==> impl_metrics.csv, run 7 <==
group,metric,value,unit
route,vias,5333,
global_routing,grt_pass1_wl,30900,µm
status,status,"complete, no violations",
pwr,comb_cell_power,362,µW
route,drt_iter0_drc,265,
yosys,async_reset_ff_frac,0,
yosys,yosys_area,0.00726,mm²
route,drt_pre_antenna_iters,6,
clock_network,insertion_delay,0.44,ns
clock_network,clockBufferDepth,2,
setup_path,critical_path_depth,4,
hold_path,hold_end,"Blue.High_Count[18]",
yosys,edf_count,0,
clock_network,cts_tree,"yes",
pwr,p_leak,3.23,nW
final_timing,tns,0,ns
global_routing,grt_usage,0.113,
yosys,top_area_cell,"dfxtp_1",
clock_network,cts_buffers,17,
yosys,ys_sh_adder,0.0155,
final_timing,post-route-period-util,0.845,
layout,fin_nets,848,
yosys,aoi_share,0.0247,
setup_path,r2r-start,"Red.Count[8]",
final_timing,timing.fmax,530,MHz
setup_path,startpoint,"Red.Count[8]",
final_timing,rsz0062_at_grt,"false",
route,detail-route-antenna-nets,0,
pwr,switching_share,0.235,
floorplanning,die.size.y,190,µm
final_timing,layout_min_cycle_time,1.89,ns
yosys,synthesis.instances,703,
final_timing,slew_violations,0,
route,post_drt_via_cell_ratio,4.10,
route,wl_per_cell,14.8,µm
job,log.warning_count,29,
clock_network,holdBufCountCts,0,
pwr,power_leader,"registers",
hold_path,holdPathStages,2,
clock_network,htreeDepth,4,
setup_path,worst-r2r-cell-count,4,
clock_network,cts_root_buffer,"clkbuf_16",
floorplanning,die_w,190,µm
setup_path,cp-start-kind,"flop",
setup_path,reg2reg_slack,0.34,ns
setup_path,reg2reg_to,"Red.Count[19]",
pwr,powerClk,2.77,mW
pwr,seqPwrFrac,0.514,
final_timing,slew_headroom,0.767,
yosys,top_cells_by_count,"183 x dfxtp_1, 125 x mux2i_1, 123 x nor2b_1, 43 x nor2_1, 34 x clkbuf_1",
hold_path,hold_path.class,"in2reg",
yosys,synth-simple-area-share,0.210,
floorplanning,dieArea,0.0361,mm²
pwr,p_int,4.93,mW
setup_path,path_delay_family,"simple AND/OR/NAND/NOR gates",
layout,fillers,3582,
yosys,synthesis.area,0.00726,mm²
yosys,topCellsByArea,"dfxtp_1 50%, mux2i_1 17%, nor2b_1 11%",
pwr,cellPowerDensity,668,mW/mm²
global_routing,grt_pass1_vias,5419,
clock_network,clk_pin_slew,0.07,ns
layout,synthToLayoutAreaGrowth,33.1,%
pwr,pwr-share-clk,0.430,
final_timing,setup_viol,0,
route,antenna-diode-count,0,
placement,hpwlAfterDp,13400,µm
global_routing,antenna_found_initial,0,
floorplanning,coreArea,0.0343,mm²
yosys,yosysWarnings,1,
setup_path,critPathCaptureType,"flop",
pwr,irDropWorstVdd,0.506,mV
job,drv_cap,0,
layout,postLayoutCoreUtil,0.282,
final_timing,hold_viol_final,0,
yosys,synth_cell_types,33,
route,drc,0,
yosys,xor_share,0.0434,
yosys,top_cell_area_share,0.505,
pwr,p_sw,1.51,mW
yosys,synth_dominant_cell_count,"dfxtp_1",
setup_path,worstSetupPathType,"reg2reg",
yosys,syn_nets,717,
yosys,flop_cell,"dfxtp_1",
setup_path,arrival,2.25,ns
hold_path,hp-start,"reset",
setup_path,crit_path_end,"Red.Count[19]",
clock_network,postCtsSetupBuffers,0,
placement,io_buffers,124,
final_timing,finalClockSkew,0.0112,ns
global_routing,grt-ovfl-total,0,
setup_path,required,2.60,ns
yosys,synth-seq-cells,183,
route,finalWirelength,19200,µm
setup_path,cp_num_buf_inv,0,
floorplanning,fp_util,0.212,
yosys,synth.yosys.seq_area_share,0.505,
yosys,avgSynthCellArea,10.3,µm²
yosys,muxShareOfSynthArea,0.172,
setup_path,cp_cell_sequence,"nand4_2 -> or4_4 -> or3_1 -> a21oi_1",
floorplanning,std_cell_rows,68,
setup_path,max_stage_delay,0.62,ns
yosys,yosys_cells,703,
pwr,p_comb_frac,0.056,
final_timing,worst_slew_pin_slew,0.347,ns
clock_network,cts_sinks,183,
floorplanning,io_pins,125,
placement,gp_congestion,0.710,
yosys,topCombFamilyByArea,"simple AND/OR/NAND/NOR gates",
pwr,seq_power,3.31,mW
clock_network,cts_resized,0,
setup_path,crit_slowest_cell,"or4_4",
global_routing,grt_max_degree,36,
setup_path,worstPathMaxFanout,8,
[flow/config.mk]
export PLATFORM = sky130hd
export DESIGN_NAME = MIPS
export DESIGN_NICKNAME = MIPS
export VERILOG_FILES = /design/flow/design.v
export SDC_FILE = /design/flow/constraint.sdc
export NUM_CORES = 4
export LEC_CHECK = 0
export CAP_MARGIN = 15
export CORE_MARGIN = 2
export CORE_UTILIZATION = 29
export GPL_TIMING_DRIVEN = 0
export PLACE_DENSITY_LB_ADDON = 0.16
export SETUP_SLACK_MARGIN = -0.79
export SLEW_MARGIN = 20
[flow/constraint.sdc]
create_clock -name core_clock -period 15.3 [get_ports {clk}]
set_input_delay 3.0600 -clock core_clock [delete_from_list [all_inputs] [get_ports {clk}]]
set_output_delay 3.0600 -clock core_clock [all_outputs]
set_load 0.01 [all_outputs]
[flow/design.v]
module alu (Output, CarryOut, zero, overflow, negative, BussA, BussB, ALUControl);
	input [31:0] BussA, BussB;
	input [1:0] ALUControl;
	output zero, overflow, negative, CarryOut;
	wire neg;
	output [31:0] Output;
	reg [31:0] Output;
	wire [31:0] CARRYOUT;
	wire[31:0] AddSubOut, XOROut;
	wire SLTOut;
	wire subtract;
	or (subtract, ALUControl[0], ALUControl[1]);
	assign CarryOut = CARRYOUT[31];
	wire muxOut;
	mux2to1 t1 (.in0(BussB[0]),.in1(~BussB[0]),.s(subtract),.out(muxOut));
	adder  f1 (.a(BussA[0]),.b(muxOut),.cin(subtract),.cout(CARRYOUT[0]),.s(AddSubOut[0]));
	genvar i;
	generate 
	for(i = 1; i < 32; i++) begin : eachAdder
			wire mOut;
			mux2to1 tm (.in0(BussB[i]),.in1(~BussB[i]),.s(subtract),.out(mOut));
			adder  fA (.a(BussA[i]),.b(mOut),.cin(CARRYOUT[i-1]),.cout(CARRYOUT[i]),.s(AddSubOut[i]));
		end
	endgenerate
	xor(overflow, CARRYOUT[31], CARRYOUT[30]);
	assign neg = AddSubOut[31];
	genvar j;
	generate
	for (j = 0; j < 32; j++) begin: eachXOR
			xor(XOROut[j], BussA[j], BussB[j]);
		end
	endgenerate
	xor (SLTOut, overflow, neg); 
	wire [3:0][31:0] outputArray;  
	assign outputArray[0] = AddSubOut;
	assign outputArray[1] = XOROut;
	assign outputArray[2] = AddSubOut;
	assign outputArray[3] = {{31{1'b0}}, SLTOut};
	mux32_4to32 m1(.in(outputArray),.s(ALUControl),.out(Output));
	assign negative = Output[31];
	genvar k;
   wire [30:0] rOut;
	or(rOut[0],Output[1],Output[0]);
	generate 
	for (k = 2; k < 32; k++) begin: eachor	
			or o1(rOut[k-1],rOut[k-2],Output[k]);
		end
	endgenerate
	not n1(zero,rOut[30]);
endmodule
==> flow/design.v <==
module PE (
    input              clk,
    input              CIM_en,
    input              STDW,  
    input              STDR,  
    input        [5:0] STD_A,  
    input        [3:0] weight_in,  
    input      [255:0] act_in,  
    output reg   [3:0] weight_out,  
    output reg  [13:0] PSUM  
);
reg  [255:0] weight;  
integer i;
always @(posedge clk) begin
    for (i = 0; i < 64; i = i+1) begin
        if (STDW && STD_A == i) begin  
            weight[4*i+3 -: 4] <= weight_in;
        end
    end
end
always@(*) begin
    weight_out = 4'b0;
    PSUM = 14'b0;
    if (STDW) begin  
    end
    else if (STDR) begin  
        weight_out = weight[4*STD_A+3 -: 4];
    end
    else begin  
        if (CIM_en) begin
            for (i = 0; i < 64; i = i+1) begin
                PSUM = PSUM + weight[4*i+3 -: 4] * act_in[4*i+3 -: 4];  
            end
        end
    end
end
endmodule
Setup of blue:
// top
module top (
    input clk,                   
    input mode,                  
    input song,                  
    input plus,                  
    input minus,                 
    input rst,                   
    input set,                   
    input refer,                 
    input player1,               
    input player2,               
    output reg [8:0] rope,       
    output reg [1:0] sel,        
    output reg [1:0] ledr,       
    output reg [1:0] ledg,       
    output reg [1:0] ledb,       
    output reg [3:0] ledop,      
    output reg [7:0] segdata1,   
    output reg [7:0] segdata0,   
    output reg [7:0] seg,        
    output reg [7:0] sel8,       
    output reg ledplayer1,       
    output reg ledplayer2,       
    output reg buzzer,           
    output reg round_indicator_1, 
    output reg round_indicator_2 
);
wire playsong;                   
wire song_pulse;                 
wire mode_pulse;                 
wire plus_pulse;                 
wire minus_pulse;                
wire set_pulse;                  
wire refer_pulse;                
wire player1_pulse;              
wire player2_pulse;              
wire [1:0] led_slowgreen;        
wire [3:0] led_midyellow;        
wire [1:0] led_fastred;          
wire [8:0] led_rope_afk1;        
wire [1:0] led_win_afk1;         
wire [1:0] led_test_afk1;        
  ...
clock: 8.73 ns
lec_check: 0
cap_margin: 20
core_margin: 2
core_utilization: 66
cts_cluster_size: 54
gpl_routability_driven: 0
place_density_lb_addon: 0.02
slew_margin: 0
run.sh (not shown) runs the stock make flow with config.mk's settings and CLKGATE_MAP_FILE=.
Input changes introduced in red (baseline for comparison: blue):
# blue
export LEC_CHECK = 0
export CAP_MARGIN = 20
export CORE_MARGIN = 2
export CORE_UTILIZATION = 66
export CTS_CLUSTER_SIZE = 54
export GPL_ROUTABILITY_DRIVEN = 0
export PLACE_DENSITY_LB_ADDON = 0.02
export SLEW_MARGIN = 0
create_clock -name core_clock -period 8.73 [get_ports {clk}]
# red
export LEC_CHECK = 0
export CAP_MARGIN = 20
export CORE_MARGIN = 2
export CORE_UTILIZATION = 40
export PLACE_DENSITY = 0.6
export SLEW_MARGIN = 20
create_clock -name core_clock -period 5.01 [get_ports {clk}]
Findings:
In the reports for blue and red, the smaller worst hold slack belongs to red. blue -> red: total power increased by more than half. Re register bit count reported by yosys: no difference whatsoever between red and blue. Design area | red above blue. The final report for red shows a completed flow and a layout that fails verification, specifically setup timing.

_ _ _ _ _

> [What you have to do]:
Across the listing above, report every line where "simple" occurs.

> [Exercise answer]:
yosys,synth-simple-area-share,0.210,
setup_path,path_delay_family,"simple AND/OR/NAND/NOR gates",
yosys,topCombFamilyByArea,"simple AND/OR/NAND/NOR gates",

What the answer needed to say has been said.